Anti-CD20 monoclonal antibody with enhanced affinity for CD16 activates NK cells at lower concentrations and more effectively than rituximab

Abstract

Growing evidence indicates that the affinity of monoclonal antibodies (mAbs) for CD16 (FcgammaRIII) plays a central role in the ability of the mAb to mediate antitumor activity. We evaluated how CD16 polymorphisms, and mAb with modified affinity for target antigen and CD16, affect natural killer (NK) cell phenotype when CD20(+) malignant B cells were also present. The mAb consisted of rituximab (R), anti-CD20 with enhanced affinity for CD20 (AME-B), and anti-CD20 with enhanced affinity for both CD20 and CD16 (AME-D). Higher concentrations of mAb were needed to induce CD16 modulation, CD54 up-regulation, and antibody-dependent cellular cytotoxicity (ADCC) on NK cells from subjects with the lower affinity CD16 polymorphism. The dose of mAb needed to induce NK activation was lower with AME-D irrespective of CD16 polymorphism.

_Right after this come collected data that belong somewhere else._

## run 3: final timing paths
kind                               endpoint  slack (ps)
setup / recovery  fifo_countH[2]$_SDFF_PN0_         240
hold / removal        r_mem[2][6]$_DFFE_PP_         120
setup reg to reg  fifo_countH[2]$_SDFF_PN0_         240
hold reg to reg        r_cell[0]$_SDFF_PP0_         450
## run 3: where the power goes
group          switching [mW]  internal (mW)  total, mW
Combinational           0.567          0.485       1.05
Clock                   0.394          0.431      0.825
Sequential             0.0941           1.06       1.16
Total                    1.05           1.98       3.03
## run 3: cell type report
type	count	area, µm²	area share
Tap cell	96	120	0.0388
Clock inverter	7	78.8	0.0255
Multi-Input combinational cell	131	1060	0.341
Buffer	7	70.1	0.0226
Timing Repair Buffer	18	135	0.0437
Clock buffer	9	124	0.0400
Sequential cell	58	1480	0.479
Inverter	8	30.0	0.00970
`src/rtl/serial_bcd_adder_ctrl.sv`:
```
// Multi-digit packed-BCD adder: one shared digit add/correct stage, LSD first, one digit per clock.
// Optional invalid-digit flag enabled by defining BCD_INVALID_CHECK_EN; otherwise err_o is tied low.
module serial_bcd_adder_ctrl #(
    parameter int unsigned NDIG = 4
) (
    input  logic              clk,
    input  logic              rst_n,
    input  logic              start_i,
    input  logic [4*NDIG-1:0] a_i,
    input  logic [4*NDIG-1:0] b_i,
    input  logic              cin_i,
    output logic              busy_o,
    output logic              done_o,
    output logic [4*NDIG-1:0] sum_o,
    output logic              cout_o,
    output logic              err_o
);

    localparam int unsigned W    = 4 * NDIG;
    localparam int unsigned CntW = (NDIG > 1) ? $clog2(NDIG) : 1;
    localparam logic [CntW-1:0] LastCnt = CntW'(NDIG - 1);

    typedef enum logic [1:0] {StIdle, StRun, StDone} state_e;

    state_e          state_q;
    logic [W-1:0]    a_q, b_q, work_q, sum_q;
    logic            carry_q, cout_q, busy_q, done_q;
    logic [CntW-1:0] cnt_q;

    logic [4:0]      z, z_adj;
    logic [3:0]      dig;
    logic            dig_carry;
    logic [W+3:0]    work_cat;
    logic [W-1:0]    work_nxt;

    // Single-digit stage; the new digit enters the work register from the top.
    always_comb begin
        z         = {1'b0, a_q[3:0]} + {1'b0, b_q[3:0]} + {4'b0, carry_q};
        z_adj     = z + 5'd6;
        dig_carry = (z > 5'd9);
        dig       = dig_carry ? z_adj[3:0] : z[3:0];
        work_cat  = {dig, work_q};
        work_nxt  = work_cat[W+3:4];
    end

    always_ff @(posedge clk or negedge rst_n) begin
        if (!rst_n) begin
            state_q <= StIdle;
            a_q     <= '0;
            b_q     <= '0;
            work_q  <= '0;
            sum_q   <= '0;
            carry_q <= 1'b0;
            cout_q  <= 1'b0;
            busy_q  <= 1'b0;
            done_q  <= 1'b0;
            cnt_q   <= '0;
        end else begin
            case (state_q)
                StIdle, StDone: begin
                    done_q <= 1'b0;
                    if (start_i) begin
                        a_q     <= a_i;
                        b_q     <= b_i;
                        carry_q <= cin_i;
                        work_q  <= '0;
                        cnt_q   <= '0;
                        busy_q  <= 1'b1;
                        state_q <= StRun;
                    end else begin
                        state_q <= StIdle;
                    end
                end
                StRun: begin
                    a_q     <= a_q >> 4;
                    b_q     <= b_q >> 4;
                    carry_q <= dig_carry;
                    work_q  <= work_nxt;
                    cnt_q   <= cnt_q + 1'b1;
                    if (cnt_q == LastCnt) begin
                        sum_q   <= work_nxt;
                        cout_q  <= dig_carry;
                        busy_q  <= 1'b0;
                        done_q  <= 1'b1;
                        state_q <= StDone;
                    end
                end
                default: state_q <= StIdle;
            endcase
        end
    end

`ifdef BCD_INVALID_CHECK_EN
    logic inv_q, err_q;

    function automatic logic has_invalid(input logic [W-1:0] v);
        logic r;
        r = 1'b0;
        for (int i = 0; i < int'(NDIG); i++) begin
            if (v[4*i +: 4] > 4'd9) r = 1'b1;
        end
        return r;
    endfunction

    // Flag is captured at accept but only published alongside the sum.
    always_ff @(posedge clk or negedge rst_n) begin
        if (!rst_n) begin
            inv_q <= 1'b0;
            err_q <= 1'b0;
        end else if (state_q != StRun) begin
            if (start_i) inv_q <= has_invalid(a_i) | has_invalid(b_i);
        end else if (cnt_q == LastCnt) begin
            err_q <= inv_q;
        end
    end

    assign err_o = err_q;
`else
    assign err_o = 1'b0;
`endif

    assign busy_o = busy_q;
    assign done_o = done_q;
    assign sum_o  = sum_q;
    assign cout_o = cout_q;

endmodule

```
===== config.mk =====
export PLATFORM = sky130hd
export DESIGN_NAME = x_oddr_ser
export DESIGN_NICKNAME = d
export VERILOG_FILES = /design/src/rtl/x_oddr_ser.sv
export SDC_FILE = /design/constraint.sdc
export NUM_CORES = 1
export LEC_CHECK = 0
export CAP_MARGIN = 10
export CORE_ASPECT_RATIO = 0.8
export CORE_MARGIN = 3
export CORE_UTILIZATION = 50
export DETAILED_ROUTE_END_ITERATION = 16
export PLACE_DENSITY = 0.8
export SYNTH_ARGS = -nofsm -noshare
export SYNTH_HDL_FRONTEND = slang
export SYNTH_SLANG_ARGS = --single-unit

===== constraint.sdc =====
create_clock -name C -period 1.9 [get_ports C]
set_input_delay 0.38 -clock C [delete_from_list [all_inputs] [get_ports C]]
set_output_delay 0.38 -clock C [all_outputs]
set_load 0.02 [all_outputs]
[src/rtl/irq_pkg.sv]
// rtl/irq_pkg.sv - shared constants, FSM encoding and vector helper for irq_ctrl
package irq_pkg;

    localparam int IRQ_VBLANK = 0;
    localparam int IRQ_STAT   = 1;
    localparam int IRQ_TIMER  = 2;
    localparam int IRQ_SERIAL = 3;
    localparam int IRQ_JOYPAD = 4;

    localparam logic [15:0] IF_ADDR_DEF = 16'hFF0F;
    localparam logic [15:0] IE_ADDR_DEF = 16'hFFFF;

    typedef enum logic {
        ST_IDLE  = 1'b0,
        ST_OFFER = 1'b1
    } irq_state_t;

    function automatic logic [15:0] irq_vec(input logic [15:0] base,
                                            input logic [15:0] stride,
                                            input logic [2:0]  id);
        return base + stride * {13'd0, id};
    endfunction

endpackage

[src/rtl/irq_prio_enc.sv]
// rtl/irq_prio_enc.sv - lowest-index-wins priority encoder producing {found, index}
module irq_prio_enc #(
    parameter int N     = 5,
    parameter int IDX_W = 3
) (
    input  logic [N-1:0]     req,
    output logic             found,
    output logic [IDX_W-1:0] index
);

    // Scan high to low so the lowest set bit is the last assignment.
    always_comb begin
        found = 1'b0;
        index = '0;
        for (int i = N - 1; i >= 0; i--) begin
            if (req[i]) begin
                found = 1'b1;
                index = IDX_W'(i);
            end
        end
    end

endmodule

[src/rtl/irq_ctrl.sv]
// rtl/irq_ctrl.sv - IF/IE interrupt controller with fixed priority and valid/ack offer
// Optional macro IRQ_EDGE_DETECT_EN: only rising edges of irq_src set IF.
module irq_ctrl
    import irq_pkg::*;
#(
    parameter int          NUM_IRQ    = 5,
    parameter logic [15:0] IF_ADDR    = IF_ADDR_DEF,
    parameter logic [15:0] IE_ADDR    = IE_ADDR_DEF,
    parameter logic [15:0] VEC_BASE   = 16'h0040,
    parameter int          VEC_STRIDE = 8
) (
    input  logic               clk,
    input  logic               reset,
    input  logic [15:0]        cpu_addr,
    input  logic [7:0]         cpu_data_w,
    input  logic               cpu_do_write,
    output logic [7:0]         data_r,
    output logic               data_active,
    input  logic [NUM_IRQ-1:0] irq_src,
    input  logic               ime,
    output logic               wake,
    output logic               irq_valid,
    output logic [2:0]         irq_id,
    output logic [15:0]        irq_vector,
    input  logic               irq_ack
);

    logic [NUM_IRQ-1:0] if_q, if_next, src_set, pend, sel_mask;
    logic [7:0]         ie_q, ie_next, if_rd;
    irq_state_t         state, state_next;
    logic [2:0]         id_next, win_idx;
    logic [15:0]        vec_next;
    logic               found, wr_if, wr_ie, ack_fire, sel_if, sel_ie;

    assign wr_if    = cpu_do_write && (cpu_addr == IF_ADDR);
    assign wr_ie    = cpu_do_write && (cpu_addr == IE_ADDR);
    assign ack_fire = (state == ST_OFFER) && irq_ack;

`ifdef IRQ_EDGE_DETECT_EN
    logic [NUM_IRQ-1:0] src_q;

    always_ff @(posedge clk) begin
        if (reset) src_q <= '0;
        else       src_q <= irq_src;
    end

    assign src_set = irq_src & ~src_q;
`else
    assign src_set = irq_src;
`endif

    always_comb begin
        sel_mask = '0;
        for (int i = 0; i < NUM_IRQ; i++) sel_mask[i] = (irq_id == 3'(i));
    end

    // Source set < ack clear < CPU write.
    always_comb begin
        if_next = if_q | src_set;
        if (ack_fire) if_next = if_next & ~sel_mask;
        if (wr_if)    if_next = cpu_data_w[NUM_IRQ-1:0];
    end

    assign ie_next = wr_ie ? cpu_data_w : ie_q;
    assign pend    = if_q & ie_q[NUM_IRQ-1:0];
    assign wake    = |pend;
    assign sel_if  = |(if_next & sel_mask);
    assign sel_ie  = |(ie_next[NUM_IRQ-1:0] & sel_mask);

    irq_prio_enc #(.N(NUM_IRQ), .IDX_W(3)) u_enc (
        .req   (pend),
        .found (found),
        .index (win_idx)
    );

    always_comb begin
        state_next = state;
        id_next    = irq_id;
        vec_next   = irq_vector;
        case (state)
            ST_IDLE: begin
                if (ime && found) begin
                    state_next = ST_OFFER;
                    id_next    = win_idx;
                    vec_next   = irq_vec(VEC_BASE, 16'(VEC_STRIDE), win_idx);
                end
            end
            ST_OFFER: begin
                // Ack has priority; otherwise withdraw if the offer is no longer deliverable.
                if (irq_ack)                        state_next = ST_IDLE;
                else if (!ime || !sel_if || !sel_ie) state_next = ST_IDLE;
            end
            default: state_next = ST_IDLE;
        endcase
    end

    always_ff @(posedge clk) begin
        if (reset) begin
            if_q       <= '0;
            ie_q       <= 8'h00;
            state      <= ST_IDLE;
            irq_id     <= 3'd0;
            irq_vector <= VEC_BASE;
        end else begin
            if_q       <= if_next;
            ie_q       <= ie_next;
            state      <= state_next;
            irq_id     <= id_next;
            irq_vector <= vec_next;
        end
    end

    assign irq_valid = (state == ST_OFFER);

    always_comb begin
        if_rd              = 8'hFF;
        if_rd[NUM_IRQ-1:0] = if_q;
    end

    always_comb begin
        data_r      = 8'hFF;
        data_active = 1'b0;
        if (cpu_addr == IF_ADDR) begin
            data_r      = if_rd;
            data_active = 1'b1;
        end else if (cpu_addr == IE_ADDR) begin
            data_r      = ie_q;
            data_active = 1'b1;
        end
    end

endmodule

[config.mk]
export PLATFORM = sky130hd
export DESIGN_NAME = irq_ctrl
export DESIGN_NICKNAME = d
export VERILOG_FILES = /design/src/rtl/irq_pkg.sv /design/src/rtl/irq_prio_enc.sv /design/src/rtl/irq_ctrl.sv
export SDC_FILE = /design/constraint.sdc
export NUM_CORES = 1
export LEC_CHECK = 0
export BUFFER_PORTS_ARGS = -buffer_cell sky130_fd_sc_hd__buf_4
export CAP_MARGIN = 20
export CORE_ASPECT_RATIO = 0.75
export CORE_MARGIN = 2
export CORE_UTILIZATION = 47
export CTS_BUF_LIST = sky130_fd_sc_hd__clkbuf_4
export CTS_CLUSTER_DIAMETER = 150
export CTS_CLUSTER_SIZE = 28
export DETAILED_ROUTE_END_ITERATION = 8
export PLACE_DENSITY = 0.92
export SYNTH_ARGS = -nofsm -noshare
export SYNTH_HDL_FRONTEND = slang
export SYNTH_SLANG_ARGS = --single-unit
[constraint.sdc]
create_clock -name clk -period 2.2 [get_ports clk]
set_input_delay 0.11 -clock clk [delete_from_list [all_inputs] [get_ports clk]]
set_output_delay 0.11 -clock clk [all_outputs]
set_load 0.03 [all_outputs]
==> reports/metrics.csv, run 1 <==
stage;metric;value;unit
outcome;status;completed;
sta;Final period util;0.931;
setup_path;Worst Reg-to-Reg Cells;6;
sta;Worst Skew;0.000974;ns
global_route;initial antenna violation count;0;
yosys;synthesized cell area;0.00124;mm²
clocking;maximum root-to-sink buffer count;2;
global_route;GRT Overall Usage;0.227;
sta;Tmin final;2.05;ns
final_layout;Area growth, synth to finish;31.6;%
sta;RSZ-0062 raised after global routing;false;
yosys;Gate Count Post-Synth;152;
setup_path;Reg2Reg Launch Point;irq_id[0];
detailed_routing;vias per inst;5.60;
floorplan;Die Wd;63.4;µm
detailed_routing;antenna-violating nets left;0;
yosys;top_reg_cell synth;dfxtp_1;
floorplan;# IOs;64;
yosys;Post-synth ARST share;0;
sta;max frequency;0.488;GHz
setup_path;worst path required time;2.38;ns
setup_path;reg2reg end;irq_valid;
final_layout;nets;236;
final_layout;fill count;213;
clocking;CTS buffer count;3;
setup_path;r2r setup slk;0.15;ns
place;IO Port Bufs;50;
clocking;Worst-Skew Late Latency;0.30;ns
detailed_routing;WL/cell;14.9;µm
clocking;Root Driver;clkbuf_4;
power_and_ir_drop;Pleak;0.689;nW
worst_hold_path;Hold Crit Depth;3;
detailed_routing;Initial DRC Count;116;
worst_hold_path;hold_sp;cpu_data_w[2];
power_and_ir_drop;power per cell area;387;mW/mm²
clocking;clock-pin transition on the worst setup and hold timing paths;0.10;ns
place;Post-DP HPWL;2730;µm
sta;headroom to the max-slew limit;0.667;
setup_path;critical path type;flip-flop to flip-flop;
floorplan;total core area;0.00256;mm²
global_route;remaining global-route overflow;0;
worst_hold_path;WHS Endpoint;if_q[2];
power_and_ir_drop;Peak supply drop;0.000198;V
yosys;Netlist cell types;42;
place;Routability Congestion;0.982;
setup_path;Crit. End Element;flip-flop;
sta;Pins Over Slew Limit;0;
detailed_routing;DR vias;1328;
yosys;YS warnings;0;
clocking;CTS Hold Bufs;0;
yosys;Post-synth EDFFs;0;
setup_path;CP arrival;2.23;ns
setup_path;crit path launch type;flip-flop;
clocking;clock sinks;17;
detailed_routing;First-pass DRT Iterations;6;
detailed_routing;Post-Route WL;3520;µm
job;Max-Cap Viols;0;
final_layout;most frequent cells in the layout;buf_4 (58), nand2_1 (19), dfxtp_1 (16);
final_layout;fraction of layout cells with a size suffix above 1;0.373;
final_layout;most common cell after layout, fill and taps aside;buf_4;
setup_path;critical path peak fanout;7;
final_layout;Layout Cells excl Fill;237;
clocking;H-tree depth;1;
floorplan;Starting Density;0.485;
global_route;first-pass GRT wire length;5490;µm
global_route;vias in the first global route;1136;
clocking;Resize count post-CTS;0;
power_and_ir_drop;total power;0.634;mW
yosys;#FFs+latches synth;17;
yosys;register area share after synthesis;0.274;
clocking;postcts setup bufs;0;
worst_hold_path;worst min path class;input pin to flip-flop;
sta;final setup TNS;0;ns
floorplan;die area;0.00308;mm²
floorplan;Die Y;48.6;µm
yosys;Syn Area/Cell;8.18;µm²
global_route;largest net degree at the start of global routing;17;
final_layout;ant diodes;0;
clocking;TritonCTS clock tree;built;
sta;Final Hold Fails;0;
floorplan;# rows;16;
detailed_routing;DRC viols;0;
sta;setup violators final;0;
place;Placed Cells incl. Taps;233;
sta;Worst Tran Pin Value;0.499;ns
[logic make-up (layout without fill, tap and decap cells)]
kind of cell,after synthesis,count (layout),synth area share
AO/OA/AOI/OAI,40,40,0.233
buffers and inverters,27,65,0.138
multiplexers,5,5,0.0644
AND/OR/NAND/NOR,61,61,0.285
flip-flops,17,17,0.274
other,2,13,0.00604
[Yosys cell counts (2+ instances only)]
master      n  share of area
clkbuf_1    3         0.0091
o22a_1      6          0.042
and2_1      2          0.010
conb_1      2         0.0060
nand3_1    12          0.048
nand2_1    19          0.057
buf_1       2         0.0060
nand2b_1    3          0.015
a21oi_1    15          0.060
nor4_2      2          0.020
a211o_2     2          0.016
nor2_1      8          0.024
a22oi_1     2          0.012
buf_2       2         0.0080
dfxtp_1    17           0.27
a211oi_1    3          0.018
inv_1       3         0.0091
nand4_1     3          0.015
a311o_2     2          0.018
nand4_2     3          0.030
a2111oi_1   2          0.016
o211ai_1    3          0.018
mux2i_1     2          0.016
buf_4      16          0.097
[state kept, by name, summed over array words and instances (netlist names)]
name       flops
if_q           5
irq_valid      1
irq_id         3
ie_q           8
[routing by layer]
metal  GRT usage  share of wire  vias up
met2       0.361           0.45       86
met4      0.0761          0.023        0
met1       0.294           0.42      596
li1            -              -      636
met3      0.0651           0.10       10
met5           0              0        -
[critical path: stages, from the launching register on]
cell       delay [ns]
dfxtp_2          0.40
nor2b_2          0.23
and2b_1          0.19
a21oi_1          0.09
mux4_1           0.50
a2111oi_1        0.42
a211oi_1         0.10
[stage by stage]
stage	util	instance area [µm²]	worst slack, ns	hold slack, ns
final	0.639	1640	0.151	0.0557
after CTS	0.638	1640	0.119	0.0569
after detailed placement	0.626	1610	0.142	0.367
after global routing	0.639	1640	0.0242	0.0626
after floorplan	-	1280	0.0755	0.251
after global placement	0.626	1610	0.240	0.360
[where the power goes]
group | switching [mW] | internal, mW | leakage (nW) | total, mW
Sequential | 0.00780 | 0.314 | 0.139 | 0.322
Combinational | 0.0678 | 0.0541 | 0.531 | 0.122
Clock | 0.107 | 0.0831 | 0.0184 | 0.190
[worst max-delay path by stage]
stage | from | end | slack (ns) | depth (start not counted)
after floorplan | irq_id[0] | irq_valid | 0.08 | 6
after global placement | irq_id[0] | irq_valid | 0.24 | 6
after detailed placement | irq_id[0] | irq_valid | 0.14 | 6
after CTS | irq_id[0] | irq_valid | 0.12 | 6
after global routing | irq_id[0] | irq_valid | 0.02 | 6
final | irq_id[0] | irq_valid | 0.15 | 6
[area by class of cell]
class,count,area [µm²],share of cell area
Sequential cell,17,342,0.209
Multi-Input combinational cell,119,773,0.472
Clock buffer,4,30.0,0.0183
Timing Repair Buffer,58,435,0.266
Tap cell,36,45.0,0.0275
Inverter,3,11.3,0.00688
Power figures use the tool's default switching activity.
==> inputs of run 2 (changes only) <==
- SYNTH_HIERARCHICAL: not set -> 1
==> run 2 against run 1 <==
  * Clock power about the same
  * First-iteration DRC count decreased by 25%
  * Flip-flop and latch count did not move
  * Die area is 3.4% higher
  * Wire length up 3.9%
  * Final cell count up 10%
  * Synthesized cell count increased by 13%
  * Non-clock buffer count is 3 higher
  * Setup slack better by 0.084 ns
  * Clock skew grew 0.0032 ns
  * Largest power group unchanged
  * Highest routed layer unchanged
==> reports/metrics.csv, run 2 <==
stage;metric;value;unit
sta;max frequency;0.509;GHz
setup_path;critical path peak fanout;2;
final_layout;multi-input logic area;838;µm²
floorplan;Starting Density;0.496;
global_route;initial antenna violation count;0;
final_layout;nets;260;
floorplan;die area;0.00318;mm²
sta;setup violators final;0;
final_layout;fraction of layout cells with a size suffix above 1;0.333;
power_and_ir_drop;power per cell area;364;mW/mm²
floorplan;Die Y;49.4;µm
yosys;Post-synth ARST share;0;
yosys;top_reg_cell synth;dfxtp_1;
sta;Tmin final;1.96;ns
final_layout;fill count;243;
detailed_routing;met1 WL;1580;µm
yosys;#FFs+latches synth;17;
yosys;dominant cell type by area after synthesis;dfxtp_1;
final_layout;max reg flops;8;
yosys;top cells by area, synth;dfxtp_1 (26%), buf_4 (9.3%), nand2_1 (8.1%);
final_layout;Top Registers;ie_q x8, if_q x5, irq_vector x3;
detailed_routing;Post-Route WL;3660;µm
floorplan;# IOs;64;
detailed_routing;met3 WL;341;µm
detailed_routing;DRC viols;0;
yosys;YS warnings;6;
place;Post-DP HPWL;2910;µm
global_route;first-pass GRT wire length;5960;µm
detailed_routing;antenna-violating nets left;0;
place;pre-CTS WS;-0.0185;ns
clocking;CTS buffer count;3;
global_route;GRT Overall Usage;0.238;
clocking;TritonCTS clock tree;built;
place;Routability Congestion;0.958;
sta;Final period util;0.893;
sta;Pins Over Slew Limit;0;
clocking;H-tree depth;1;
sta;Worst Skew;0.00416;ns
floorplan;Die Wd;64.5;µm
floorplan;# rows;16;
yosys;top-count cell post-synth;nand2_1;
place;IO Port Bufs;50;
clocking;CTS Hold Bufs;0;
detailed_routing;WL/cell;14.0;µm
job;Max-Cap Viols;0;
yosys;synthesized cell area;0.00129;mm²
final_layout;most frequent cells in the layout;buf_4 (61), nand2_1 (28), a21oi_1 (19);
final_layout;ant diodes;0;
clocking;Worst-Skew Late Latency;0.30;ns
clocking;Root Driver;clkbuf_4;
power_and_ir_drop;total power;0.629;mW
setup_path;crit path launch type;flip-flop;
power_and_ir_drop;Pleak;0.734;nW
global_route;remaining global-route overflow;0;
detailed_routing;DR vias;1438;
yosys;area share of the largest cell type after synthesis;0.264;
yosys;Syn Area/Cell;7.54;µm²
detailed_routing;vias per inst;5.51;
worst_hold_path;worst min path class;input pin to flip-flop;
outcome;status;completed;
yosys;Post-synth EDFFs;0;
clocking;clock sinks;17;
setup_path;critical path type;flip-flop to flip-flop;
power_and_ir_drop;Peak supply drop;0.000251;V
global_route;vias in the first global route;1327;
clocking;maximum root-to-sink buffer count;2;
setup_path;worst path required time;2.38;ns
yosys;Netlist cell types;43;
setup_path;CP arrival;2.15;ns
yosys;register area share after synthesis;0.264;
sta;Worst Tran Pin Value;0.494;ns
yosys;Gate Count Post-Synth;171;
sta;Final Hold Fails;0;
final_layout;Area growth, synth to finish;34.1;%
final_layout;most flop-heavy register;ie_q;
sta;final setup margin;0.235;ns
floorplan;total core area;0.00260;mm²
sta;headroom to the max-slew limit;0.668;
setup_path;Crit. End Element;flip-flop;
clocking;Resize count post-CTS;0;
yosys;most instantiated cells after synthesis;nand2_1 (28), a21oi_1 (19), dfxtp_1 (17);
final_layout;sequential cell area;340;µm²
sta;RSZ-0062 raised after global routing;false;
detailed_routing;Initial DRC Count;87;
clocking;clock-pin transition on the worst setup and hold timing paths;0.10;ns
final_layout;most common cell after layout, fill and taps aside;buf_4;
global_route;largest net degree at the start of global routing;18;
final_layout;Final Util;0.665;
detailed_routing;uppermost layer routed;met4;
detailed_routing;WL met2;1730;µm
detailed_routing;First-pass DRT Iterations;4;
clocking;postcts setup bufs;0;
run 2: changes by cell type in the layout (fill, tap and decap cells not counted), sizes merged, moves of 3 or more:
cell / previous run / this run
nand3: 12 / 7
buf: 58 / 61
or4: 1 / 4
nand2: 19 / 28
o221ai: 0 / 3
a211o: 3 / 0
nand2b: 3 / 7
a21oi: 15 / 19
and2: 3 / 7
nor2: 8 / 11
run 2: cell type report:
type	instances	share of cell area
Tap cell	36	0.0260
Multi-Input combinational cell	138	0.484
Clock buffer	4	0.0174
Timing Repair Buffer	61	0.265
Sequential cell	17	0.197
Inverter	5	0.0108
run 2: cells by family (layout without fill, tap and decap cells):
kind of cell           after synthesis  after routing  share of synthesized area
other                                2             13                    0.00582
buffers and inverters               27             70                      0.132
AOI/OAI and AO/OA                   44             44                      0.238
muxes                                2              2                     0.0252
and+or+nand+nor                     79             79                      0.336
DFF                                 17             17                      0.264
run 2: routing by layer:
layer,vias up,global-route usage
met1,657,0.321
met3,4,0.0693
li1,697,-
met2,80,0.373
met5,-,0
met4,0,0.0603
run 2: where the power goes:
| group | total [mW] | switching, mW | internal [mW] | leakage (nW) |
|---|---|---|---|---|
| Sequential | 0.320 | 0.00590 | 0.314 | 0.139 |
| Clock | 0.188 | 0.105 | 0.0831 | 0.0184 |
| Combinational | 0.122 | 0.0675 | 0.0542 | 0.577 |
| Total | 0.629 | 0.178 | 0.451 | 0.734 |
run 2: per-stage QoR:
step	std cells	setup TNS (ns)	hold slack, ns	cell area, µm²
finish	261	0	0.0537	1730
CTS	261	0	0.0562	1730
global route	261	0	0.0672	1730
detailed placement	257	-0.0185	0.371	1700
global placement	257	0	0.359	1700
floorplan	182	0	0.240	1350
run 2: worst max-delay path, cell delays in order, from the launching register on:
cell       delay (ns)
dfxtp_1          0.32
or2_2            0.31
o32a_1           0.31
mux4_2           0.50
a2111oi_4        0.33
a2111oi_2        0.08
run 2: worst paths after layout:
kind	to	slack, ns	from	cells past startpoint
max reg2reg	irq_valid	0.24	irq_vector[5]	5
min reg2reg	ie_q[6]	0.45	ie_q[6]	2
min	if_q[3]	0.05	cpu_data_w[3]	3
max	irq_valid	0.24	irq_vector[5]	5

At saturating mAb concentrations, peak NK activation was greater for AME-D. Similar results were found with measurement of CD16 modulation, CD54 up-regulation, and ADCC. These data demonstrate that cells coated with mAb with enhanced affinity for CD16 are more effective at activating NK cells at both low and saturating mAb concentrations irrespective of CD16 polymorphism, and they provide further evidence for the clinical development of such mAbs with the goal of improving clinical response to mAb.

Figure 1.

Anti-CD20 mAbs. Schematic illustrating AME-B with modifications to enhance affinity to CD20 and AME-D with modifications to enhance affinity to both CD20 and CD16.

Figure 2.

Modulation of NK cell CD16. CD16 expression of NK cells as measured by CD16 median fluorescence (n = 12). (A) Dose response curves for different mAbs. Error bars indicate SEM. (B) EC₅₀ values for different mAbs. Loss of surface CD16 occurred at lower mAb concentrations with AME-D. Horizontal lines represent the mean.

Figure 3.

Effect of mAb and CD16 polymorphism on modulation of CD16. The mAb EC₅₀ as measured by decrease in CD16 expression was determined on NK cells from 12 subjects with various CD16 polymorphisms (n = 4 VV, 4 VF, 4 FF). (A) EC₅₀ values for AME-B, AME-D, and R grouped by polymorphism. (B) The same data with EC₅₀ values for FF, VF, and VV grouped by mAb. Horizontal lines represent the mean.

Figure 4.

Up-regulation of NK cell CD54. Up-regulation of CD54 expression as measured by the percentage of CD54_bright NK cells (n = 12). (A) Dose response curves for different mAbs. Error bars indicate SEM. (B) EC₅₀ values for different mAbs. Up-regulation of surface CD54 occurred at lower mAb concentrations with AME-D. Horizontal lines represent the mean.

Figure 5.

Effect of mAb and CD16 polymorphism on up-regulation of CD54. The mAb EC₅₀ as measured by an increase in the number of CD54_bright NK cells was determined on cells from 12 subjects with various CD16 polymorphisms (n = 4 VV, 4 VF, 4 FF). (A) EC₅₀ values for AME-B, AME-D, and R grouped by polymorphism. (B) The same data with EC₅₀ values for FF, VF, and VV grouped by mAb. Horizontal lines represent the mean.

Figure 6.

Peak activation of NK cells. The percentage of NK cells activated (as indicated by CD54_bright expression) was identified for each mAb at peak activation irrespective of mAb concentration. Peak CD54 activation for AME-B or AME-D is compared with that of R. NK cell activation by mAb-coated target cells was greater for AME-D than for AME-B or R in each sample tested. (Top) AME-B versus rituximab. (Bottom) AME-D versus rituximab.

Figure 7.

Comparison of CD16 modulation, CD54 activation, and ADCC. The EC₅₀ for AME-D and R was evaluated for CD16 modulation (A), CD54 up-regulation (B), and ADCC (C) and plotted on a log scale and grouped by polymorphism (n = 4 VV, 4 VF, and 4 FF for each assay). Similar results were found whether the readout was loss of surface CD16, NK activation as determined by CD54 up-regulation, or lysis of target cells as determined by ADCC. Error bars indicate SEM.

Figure 8.

Inhibition of Raji xenograft growth by AME-D and R. AME-D and R were compared for their ability to inhibit growth of Raji xenografts in SCID mice. Mice were inoculated with tumor cells on both flanks and treated 3 days later with the indicated dose of AME-D or R. The size of tumors 31 days after tumor inoculation was measured. Horizontal lines represent the mean.